►

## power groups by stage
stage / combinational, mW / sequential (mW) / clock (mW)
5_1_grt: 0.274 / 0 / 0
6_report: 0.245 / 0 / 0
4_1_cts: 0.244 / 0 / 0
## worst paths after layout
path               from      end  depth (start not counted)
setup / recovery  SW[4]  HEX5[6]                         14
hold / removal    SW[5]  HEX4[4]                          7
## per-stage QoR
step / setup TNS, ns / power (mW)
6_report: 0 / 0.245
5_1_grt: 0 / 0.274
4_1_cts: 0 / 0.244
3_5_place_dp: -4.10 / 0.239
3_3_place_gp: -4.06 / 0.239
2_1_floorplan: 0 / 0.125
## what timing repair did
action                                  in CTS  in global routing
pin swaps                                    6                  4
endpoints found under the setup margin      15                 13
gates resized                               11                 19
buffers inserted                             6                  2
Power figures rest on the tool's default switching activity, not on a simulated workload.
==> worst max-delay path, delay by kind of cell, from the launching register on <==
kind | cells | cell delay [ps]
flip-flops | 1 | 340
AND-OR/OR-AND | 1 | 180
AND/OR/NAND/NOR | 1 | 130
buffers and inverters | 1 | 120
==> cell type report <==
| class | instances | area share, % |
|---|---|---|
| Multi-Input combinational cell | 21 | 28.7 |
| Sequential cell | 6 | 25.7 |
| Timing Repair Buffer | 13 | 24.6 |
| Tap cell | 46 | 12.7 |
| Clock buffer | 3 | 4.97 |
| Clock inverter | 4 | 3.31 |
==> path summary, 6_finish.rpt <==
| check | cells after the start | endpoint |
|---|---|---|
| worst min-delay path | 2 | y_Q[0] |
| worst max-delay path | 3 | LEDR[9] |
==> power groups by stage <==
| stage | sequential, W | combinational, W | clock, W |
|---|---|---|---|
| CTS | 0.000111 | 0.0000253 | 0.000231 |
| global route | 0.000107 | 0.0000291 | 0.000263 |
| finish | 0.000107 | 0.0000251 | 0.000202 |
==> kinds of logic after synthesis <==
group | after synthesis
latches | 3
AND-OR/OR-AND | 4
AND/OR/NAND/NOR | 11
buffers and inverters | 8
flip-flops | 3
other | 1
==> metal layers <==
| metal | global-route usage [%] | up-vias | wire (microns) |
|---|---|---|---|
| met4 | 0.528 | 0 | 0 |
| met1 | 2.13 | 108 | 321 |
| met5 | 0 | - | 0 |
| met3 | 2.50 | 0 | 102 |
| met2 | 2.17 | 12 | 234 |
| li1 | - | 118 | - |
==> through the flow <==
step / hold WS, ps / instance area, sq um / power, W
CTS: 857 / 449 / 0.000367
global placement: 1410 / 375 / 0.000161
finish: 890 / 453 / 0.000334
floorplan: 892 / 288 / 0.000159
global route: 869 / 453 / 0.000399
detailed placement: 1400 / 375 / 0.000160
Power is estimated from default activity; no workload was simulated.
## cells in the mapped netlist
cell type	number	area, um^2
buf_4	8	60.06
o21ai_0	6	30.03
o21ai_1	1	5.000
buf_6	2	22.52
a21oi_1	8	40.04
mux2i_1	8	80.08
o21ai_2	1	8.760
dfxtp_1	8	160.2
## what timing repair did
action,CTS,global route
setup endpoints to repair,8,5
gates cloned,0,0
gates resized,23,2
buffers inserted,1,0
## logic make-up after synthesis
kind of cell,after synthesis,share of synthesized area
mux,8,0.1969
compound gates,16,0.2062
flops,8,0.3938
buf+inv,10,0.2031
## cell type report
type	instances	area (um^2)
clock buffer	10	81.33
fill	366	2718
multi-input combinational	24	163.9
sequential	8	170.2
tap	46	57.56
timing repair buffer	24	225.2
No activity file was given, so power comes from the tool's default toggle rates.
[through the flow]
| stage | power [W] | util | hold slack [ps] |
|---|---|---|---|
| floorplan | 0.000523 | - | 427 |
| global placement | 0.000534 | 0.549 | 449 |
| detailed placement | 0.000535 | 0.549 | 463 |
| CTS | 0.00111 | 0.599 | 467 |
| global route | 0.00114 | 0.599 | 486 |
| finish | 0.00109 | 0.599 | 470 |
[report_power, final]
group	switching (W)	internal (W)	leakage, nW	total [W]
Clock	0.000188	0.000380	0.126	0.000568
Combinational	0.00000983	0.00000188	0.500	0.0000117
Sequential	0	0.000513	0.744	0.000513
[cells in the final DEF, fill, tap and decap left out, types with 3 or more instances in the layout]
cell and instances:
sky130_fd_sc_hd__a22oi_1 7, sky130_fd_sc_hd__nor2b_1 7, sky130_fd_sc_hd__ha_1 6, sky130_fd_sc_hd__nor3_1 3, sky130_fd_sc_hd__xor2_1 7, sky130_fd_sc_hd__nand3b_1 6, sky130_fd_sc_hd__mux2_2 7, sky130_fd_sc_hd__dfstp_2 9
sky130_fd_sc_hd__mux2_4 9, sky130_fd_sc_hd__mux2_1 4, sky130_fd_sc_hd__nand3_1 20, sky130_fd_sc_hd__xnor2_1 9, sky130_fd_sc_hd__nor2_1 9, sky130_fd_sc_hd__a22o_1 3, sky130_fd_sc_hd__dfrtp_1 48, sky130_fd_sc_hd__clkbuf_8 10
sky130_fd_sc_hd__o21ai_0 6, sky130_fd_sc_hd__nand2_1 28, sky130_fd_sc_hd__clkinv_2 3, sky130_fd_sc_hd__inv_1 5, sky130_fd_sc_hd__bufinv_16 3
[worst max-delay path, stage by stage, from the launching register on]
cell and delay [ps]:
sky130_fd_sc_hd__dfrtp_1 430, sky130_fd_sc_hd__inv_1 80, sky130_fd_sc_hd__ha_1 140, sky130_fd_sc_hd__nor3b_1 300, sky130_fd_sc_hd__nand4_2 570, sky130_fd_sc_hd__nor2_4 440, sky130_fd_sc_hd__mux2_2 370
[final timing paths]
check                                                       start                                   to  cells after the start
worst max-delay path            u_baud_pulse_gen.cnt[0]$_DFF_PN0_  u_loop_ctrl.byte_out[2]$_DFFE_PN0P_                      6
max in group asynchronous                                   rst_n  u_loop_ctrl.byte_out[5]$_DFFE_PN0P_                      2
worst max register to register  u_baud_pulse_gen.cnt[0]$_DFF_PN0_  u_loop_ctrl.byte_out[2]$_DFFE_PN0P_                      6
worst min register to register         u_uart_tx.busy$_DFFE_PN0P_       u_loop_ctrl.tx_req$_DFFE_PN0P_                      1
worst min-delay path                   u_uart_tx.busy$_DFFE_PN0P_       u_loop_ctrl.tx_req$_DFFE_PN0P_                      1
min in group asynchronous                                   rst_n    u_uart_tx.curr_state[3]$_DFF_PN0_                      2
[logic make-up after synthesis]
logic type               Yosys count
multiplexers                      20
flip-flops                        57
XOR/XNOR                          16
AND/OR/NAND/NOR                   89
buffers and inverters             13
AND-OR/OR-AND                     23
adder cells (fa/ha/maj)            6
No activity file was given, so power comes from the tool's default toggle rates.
--- /design/flow/run.sh ---
#!/bin/bash
# OpenROAD 26Q1-2900-gdf79404cd8, Yosys 0.63+post, stock flow scripts
make -C /OpenROAD-flow-scripts/flow DESIGN_CONFIG=/design/flow/config.mk WORK_HOME=/design/flow/orfs finish
--- /design/flow/config.mk ---
export PLATFORM = sky130hd
export DESIGN_NAME = instr_bridge
export DESIGN_NICKNAME = instr_bridge
export VERILOG_FILES = /design/flow/design.v
export SDC_FILE = /design/flow/constraint.sdc
export NUM_CORES = 4
export LEC_CHECK = 1
export CORE_AREA = 10 10 142 142
export DIE_AREA = 0 0 152 152
--- /design/flow/constraint.sdc ---
current_design instr_bridge

set clk_period 7.5
set clk_io_pct 0.2

create_clock -name clk0 -period $clk_period [get_ports {aclk}]

set non_clock_inputs [all_inputs -no_clocks]
set_input_delay [expr $clk_period * $clk_io_pct] -clock clk0 $non_clock_inputs
set_output_delay [expr $clk_period * $clk_io_pct] -clock clk0 [all_outputs]
`/design/flow/design.v`:
```
module uart_axi4lite_csr
  (
    input  logic        aclk,
    input  logic        aresetn,
    input  logic [31:0] awaddr,
    input  logic        awvalid,
    output logic        awready,
    input  logic [31:0] wdata,
    input  logic [3:0]  wstrb,
    input  logic        wvalid,
    output logic        wready,
    output logic [1:0]  bresp,
    output logic        bvalid,
    input  logic        bready,
    input  logic [31:0] araddr,
    input  logic        arvalid,
    output logic        arready,
    output logic [31:0] rdata,
    output logic [1:0]  rresp,
    output logic        rvalid,
    input  logic        rready,
    output logic        tx_fifo_wrvalid,
    input  logic        tx_fifo_wrready,
    output logic [7:0]  tx_fifo_wrdata,
    input  logic        tx_fifo_empty,
    input  logic        tx_fifo_full,
    input  logic        rx_fifo_rdvalid,
    output logic        rx_fifo_rdready,
    input  logic [7:0]  rx_fifo_rddata,
    input  logic        rx_fifo_empty,
    input  logic        rx_fifo_full
  );
  localparam [3:0] ADDR_CONTROL = 4'h0;  
  localparam [3:0] ADDR_STATUS  = 4'h1;  
  localparam [3:0] ADDR_TX_DATA = 4'h2;  
  localparam [3:0] ADDR_RX_DATA = 4'h3;  
  logic [31:0] control_reg;
  wire [3:0] awaddr_dec = awaddr[5:2];
  wire [3:0] araddr_dec = araddr[5:2];
  wire write_en = awvalid && wvalid;
  wire read_en  = arvalid && rready;
  always_ff @(posedge aclk or negedge aresetn) begin
    if (!aresetn) begin
      control_reg     <= 32'h0;
      tx_fifo_wrvalid <= 1'b0;
      tx_fifo_wrdata  <= 8'h00;
    end else begin
      tx_fifo_wrvalid <= 1'b0;
      if (write_en) begin
        case (awaddr_dec)
          ADDR_CONTROL: begin
            if (wstrb[0]) control_reg[7:0]   <= wdata[7:0];
            if (wstrb[1]) control_reg[15:8]  <= wdata[15:8];
            if (wstrb[2]) control_reg[23:16] <= wdata[23:16];
            if (wstrb[3]) control_reg[31:24] <= wdata[31:24];
          end
          ADDR_TX_DATA: begin
            if (!tx_fifo_full) begin
              tx_fifo_wrdata  <= wdata[7:0];
              tx_fifo_wrvalid <= 1'b1;
            end
          end
        endcase
      end
    end
  end
  assign awready = 1'b1;
  assign wready  = 1'b1;
  assign bresp   = 2'b00;
  assign bvalid  = 1'b1;
  always_ff @(posedge aclk or negedge aresetn) begin
    if (!aresetn) begin
      rx_fifo_rdready <= 1'b0;
    end else begin
      rx_fifo_rdready <= 1'b0;
      if (read_en && araddr_dec == ADDR_RX_DATA && !rx_fifo_empty) begin
        rx_fifo_rdready <= 1'b1;
      end
    end
  end
  always_comb begin
    case (araddr_dec)
      ADDR_CONTROL: rdata = control_reg;
      ADDR_STATUS: begin
        rdata      = 32'h0;
        rdata[0]   = tx_fifo_empty;
        rdata[1]   = tx_fifo_full;
        rdata[2]   = rx_fifo_empty;
        rdata[3]   = rx_fifo_full;
      end
      ADDR_RX_DATA: rdata = {24'h0, rx_fifo_rddata};
      default: rdata = 32'h0;
    endcase
  end
  assign arready = 1'b1;
  assign rvalid  = arvalid;
  assign rresp   = 2'b00;
endmodule
module uart_fifo
  (
    input  logic       aclk,
    input  logic       aresetn,
    input  logic       wrvalid,
    output logic       wrready,
    input  logic [7:0] wrdata,
    output logic       rdvalid,
    input  logic       rdready,
    output logic [7:0] rddata,
    output logic       empty,
    output logic       full
  );
  localparam int DEPTH   = 16;
  localparam int PTR_WID = $clog2(DEPTH);
  logic [7:0]              mem [DEPTH-1:0];
  logic [PTR_WID-1:0]      wr_ptr, rd_ptr;
  logic [PTR_WID:0]        count;   
  wire write_fire = wrvalid && wrready;
  wire read_fire  = rdvalid && rdready;
  assign full    = (count == DEPTH);
  assign empty   = (count == 0);
  assign wrready = !full;
  assign rdvalid = !empty;
  assign rddata  = mem[rd_ptr];
  always_ff @(posedge aclk or negedge aresetn) begin
    if (!aresetn) begin
      wr_ptr <= '0;
      rd_ptr <= '0;
      count  <= '0;
    end else begin
      if (write_fire) begin
        mem[wr_ptr] <= wrdata;
        wr_ptr      <= wr_ptr + 1'b1;
      end
      if (read_fire) begin
        rd_ptr <= rd_ptr + 1'b1;
      end
      unique case ({write_fire, read_fire})
        2'b10: count <= count + 1'b1;
        2'b01: count <= count - 1'b1;
        default: ;
      endcase
    end
  end
endmodule : uart_fifo
module uart_rx_ctrl
  (
    input  logic       aclk,
    input  logic       aresetn,
    input  logic       rx_serial,
    output logic [7:0] rx_fifo_data,
    output logic       rx_fifo_valid,
    input  logic       rx_fifo_ready
  );
  localparam int BAUD_DIV = 434;
  localparam int HALF_DIV = BAUD_DIV/2;    
  typedef enum logic [1:0] {
    RX_IDLE,
    RX_START,
    RX_DATA,
    RX_STOP
  } rx_state_t;
  rx_state_t  state;
  logic [8:0] baud_cnt;
  logic [2:0] bit_idx;
  logic [7:0] shift_reg;
  always_ff @(posedge aclk or negedge aresetn) begin
    if (!aresetn) begin
      state     <= RX_IDLE;
      baud_cnt  <= '0;
      bit_idx   <= '0;
      shift_reg <= 8'h00;
    end else begin
      case (state)
        RX_IDLE: begin
          baud_cnt <= '0;
          bit_idx  <= '0;
          if (rx_serial == 1'b0) begin
            state    <= RX_START;
            baud_cnt <= '0;
          end
        end
        RX_START: begin
          if (baud_cnt == HALF_DIV-1) begin
            baud_cnt <= '0;
            state    <= RX_DATA;
            bit_idx  <= 3'd0;
          end else begin
            baud_cnt <= baud_cnt + 1'b1;
          end
        end
        RX_DATA: begin
          if (baud_cnt == BAUD_DIV-1) begin
            baud_cnt               <= '0;
            shift_reg[bit_idx]     <= rx_serial;
            if (bit_idx == 3'd7) begin
              state   <= RX_STOP;
            end else begin
              bit_idx <= bit_idx + 1'b1;
            end
          end else begin
            baud_cnt <= baud_cnt + 1'b1;
          end
        end
        RX_STOP: begin
          if (baud_cnt == BAUD_DIV-1) begin
            baud_cnt <= '0;
            state    <= RX_IDLE;    
          end else begin
            baud_cnt <= baud_cnt + 1'b1;
          end
        end
        default: state <= RX_IDLE;
      endcase
    end
  end
  always_ff @(posedge aclk or negedge aresetn) begin
    if (!aresetn) begin
      rx_fifo_valid <= 1'b0;
      rx_fifo_data  <= 8'h00;
    end else begin
      if (rx_fifo_valid && rx_fifo_ready) begin
        rx_fifo_valid <= 1'b0;
      end
      if (state == RX_STOP && baud_cnt == BAUD_DIV-1) begin
        if (!rx_fifo_valid || rx_fifo_ready) begin
          rx_fifo_data  <= shift_reg;   
          rx_fifo_valid <= 1'b1;
        end
      end
    end
  end
endmodule : uart_rx_ctrl
module uart_top
  (
    input  logic         aclk,       
    input  logic         aresetn,    
    input  logic         awvalid,
    input  logic [31:0]  awaddr,
    input  logic         wvalid,
    input  logic [3:0]   wstrb,
    input  logic [31:0]  wdata,
    input  logic         bready,
    output logic         awready,
    output logic         wready,
    output logic [1:0]   bresp,
    output logic         bvalid,
    input  logic         arvalid,
    input  logic [31:0]  araddr,
    input  logic         rready,
    output logic         arready,
    output logic [31:0]  rdata,
    output logic [1:0]   rresp,
    output logic         rvalid,
    output logic         tx_serial,
    input  logic         rx_serial
  );
  logic       tx_fifo_wrvalid;
  logic       tx_fifo_wrready;
  logic [7:0] tx_fifo_wrdata;
  logic       tx_fifo_rdvalid;
  logic       tx_fifo_rdready;
  logic [7:0] tx_fifo_rddata;
  logic       tx_fifo_empty;
  logic       tx_fifo_full;
  logic       rx_fifo_wrvalid;
  logic       rx_fifo_wrready;
  logic [7:0] rx_fifo_wrdata;
  logic       rx_fifo_rdvalid;
  logic       rx_fifo_rdready;
  logic [7:0] rx_fifo_rddata;
  logic       rx_fifo_empty;
  logic       rx_fifo_full;
  uart_axi4lite_csr u_csr (
    .aclk            (aclk),
    .aresetn         (aresetn),
    .awaddr          (awaddr),
    .awvalid         (awvalid),
    .awready         (awready),
    .wdata           (wdata),
    .wstrb           (wstrb),
    .wvalid          (wvalid),
    .wready          (wready),
    .bresp           (bresp),
    .bvalid          (bvalid),
    .bready          (bready),
    .araddr          (araddr),
    .arvalid         (arvalid),
    .arready         (arready),
    .rdata           (rdata),
    .rresp           (rresp),
    .rvalid          (rvalid),
    .rready          (rready),
    .tx_fifo_wrvalid (tx_fifo_wrvalid),
    .tx_fifo_wrready (tx_fifo_wrready),
    .tx_fifo_wrdata  (tx_fifo_wrdata),
    .tx_fifo_empty   (tx_fifo_empty),
    .tx_fifo_full    (tx_fifo_full),
    .rx_fifo_rdvalid (rx_fifo_rdvalid),
    .rx_fifo_rdready (rx_fifo_rdready),
    .rx_fifo_rddata  (rx_fifo_rddata),
    .rx_fifo_empty   (rx_fifo_empty),
    .rx_fifo_full    (rx_fifo_full)
  );
  uart_fifo u_tx_fifo (
    .aclk    (aclk),
    .aresetn (aresetn),
    .wrvalid (tx_fifo_wrvalid),
    .wrready (tx_fifo_wrready),
    .wrdata  (tx_fifo_wrdata),
    .rdvalid (tx_fifo_rdvalid),
    .rdready (tx_fifo_rdready),
    .rddata  (tx_fifo_rddata),
    .empty   (tx_fifo_empty),
    .full    (tx_fifo_full)
  );
  uart_fifo u_rx_fifo (
    .aclk    (aclk),
    .aresetn (aresetn),
    .wrvalid (rx_fifo_wrvalid),
    .wrready (rx_fifo_wrready),
    .wrdata  (rx_fifo_wrdata),
    .rdvalid (rx_fifo_rdvalid),
    .rdready (rx_fifo_rdready),
    .rddata  (rx_fifo_rddata),
    .empty   (rx_fifo_empty),
    .full    (rx_fifo_full)
  );
  uart_tx_ctrl u_tx_ctrl (
    .aclk         (aclk),
    .aresetn      (aresetn),
    .tx_fifo_valid(tx_fifo_rdvalid),
    .tx_fifo_ready(tx_fifo_rdready),
    .tx_fifo_data (tx_fifo_rddata),
    .tx_serial    (tx_serial)
  );
  uart_rx_ctrl u_rx_ctrl (
    .aclk         (aclk),
    .aresetn      (aresetn),
    .rx_serial    (rx_serial),
    .rx_fifo_data (rx_fifo_wrdata),
    .rx_fifo_valid(rx_fifo_wrvalid),
    .rx_fifo_ready(rx_fifo_wrready)
  );
endmodule : uart_top
module uart_tx_ctrl
  (
    input  logic        aclk,
    input  logic        aresetn,
    input  logic        tx_fifo_valid,
    output logic        tx_fifo_ready,
    input  logic [7:0]  tx_fifo_data,
    output logic        tx_serial
  );
  localparam int BAUD_DIV = 434;
  typedef enum logic [1:0] {
    TX_IDLE,
    TX_START,
    TX_DATA,
    TX_STOP
  } tx_state_t;
  tx_state_t   state;
  logic [8:0]  baud_cnt;    
  logic [2:0]  bit_idx;
  logic [7:0]  shift_reg;
  always_ff @(posedge aclk or negedge aresetn) begin
    if (!aresetn) begin
      state         <= TX_IDLE;
      baud_cnt      <= '0;
      bit_idx       <= '0;
      shift_reg     <= 8'h00;
      tx_serial     <= 1'b1;    
      tx_fifo_ready <= 1'b0;
    end else begin
      tx_fifo_ready <= 1'b0;
      case (state)
        TX_IDLE: begin
          tx_serial <= 1'b1;
          baud_cnt  <= '0;
          bit_idx   <= '0;
          if (tx_fifo_valid) begin
            shift_reg     <= tx_fifo_data;
            tx_fifo_ready <= 1'b1;   
            state         <= TX_START;
          end
        end
        TX_START: begin
          tx_serial <= 1'b0;   
          if (baud_cnt == BAUD_DIV-1) begin
            baud_cnt <= '0;
            state    <= TX_DATA;
          end else begin
            baud_cnt <= baud_cnt + 1'b1;
          end
        end
        TX_DATA: begin
          tx_serial <= shift_reg[bit_idx];
          if (baud_cnt == BAUD_DIV-1) begin
            baud_cnt <= '0;
            if (bit_idx == 3'd7) begin
              state   <= TX_STOP;
            end else begin
              bit_idx <= bit_idx + 1'b1;
            end
          end else begin
            baud_cnt <= baud_cnt + 1'b1;
          end
        end
        TX_STOP: begin
          tx_serial <= 1'b1;   
          if (baud_cnt == BAUD_DIV-1) begin
            baud_cnt <= '0;
            state    <= TX_IDLE;
          end else begin
            baud_cnt <= baud_cnt + 1'b1;
          end
        end
        default: state <= TX_IDLE;
      endcase
    end
  end
endmodule : uart_tx_ctrl
```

◄

What you need to do:
Where a line contains the word "paths", copy that line from the listing above.

Task answer:
## worst paths after layout
[final timing paths]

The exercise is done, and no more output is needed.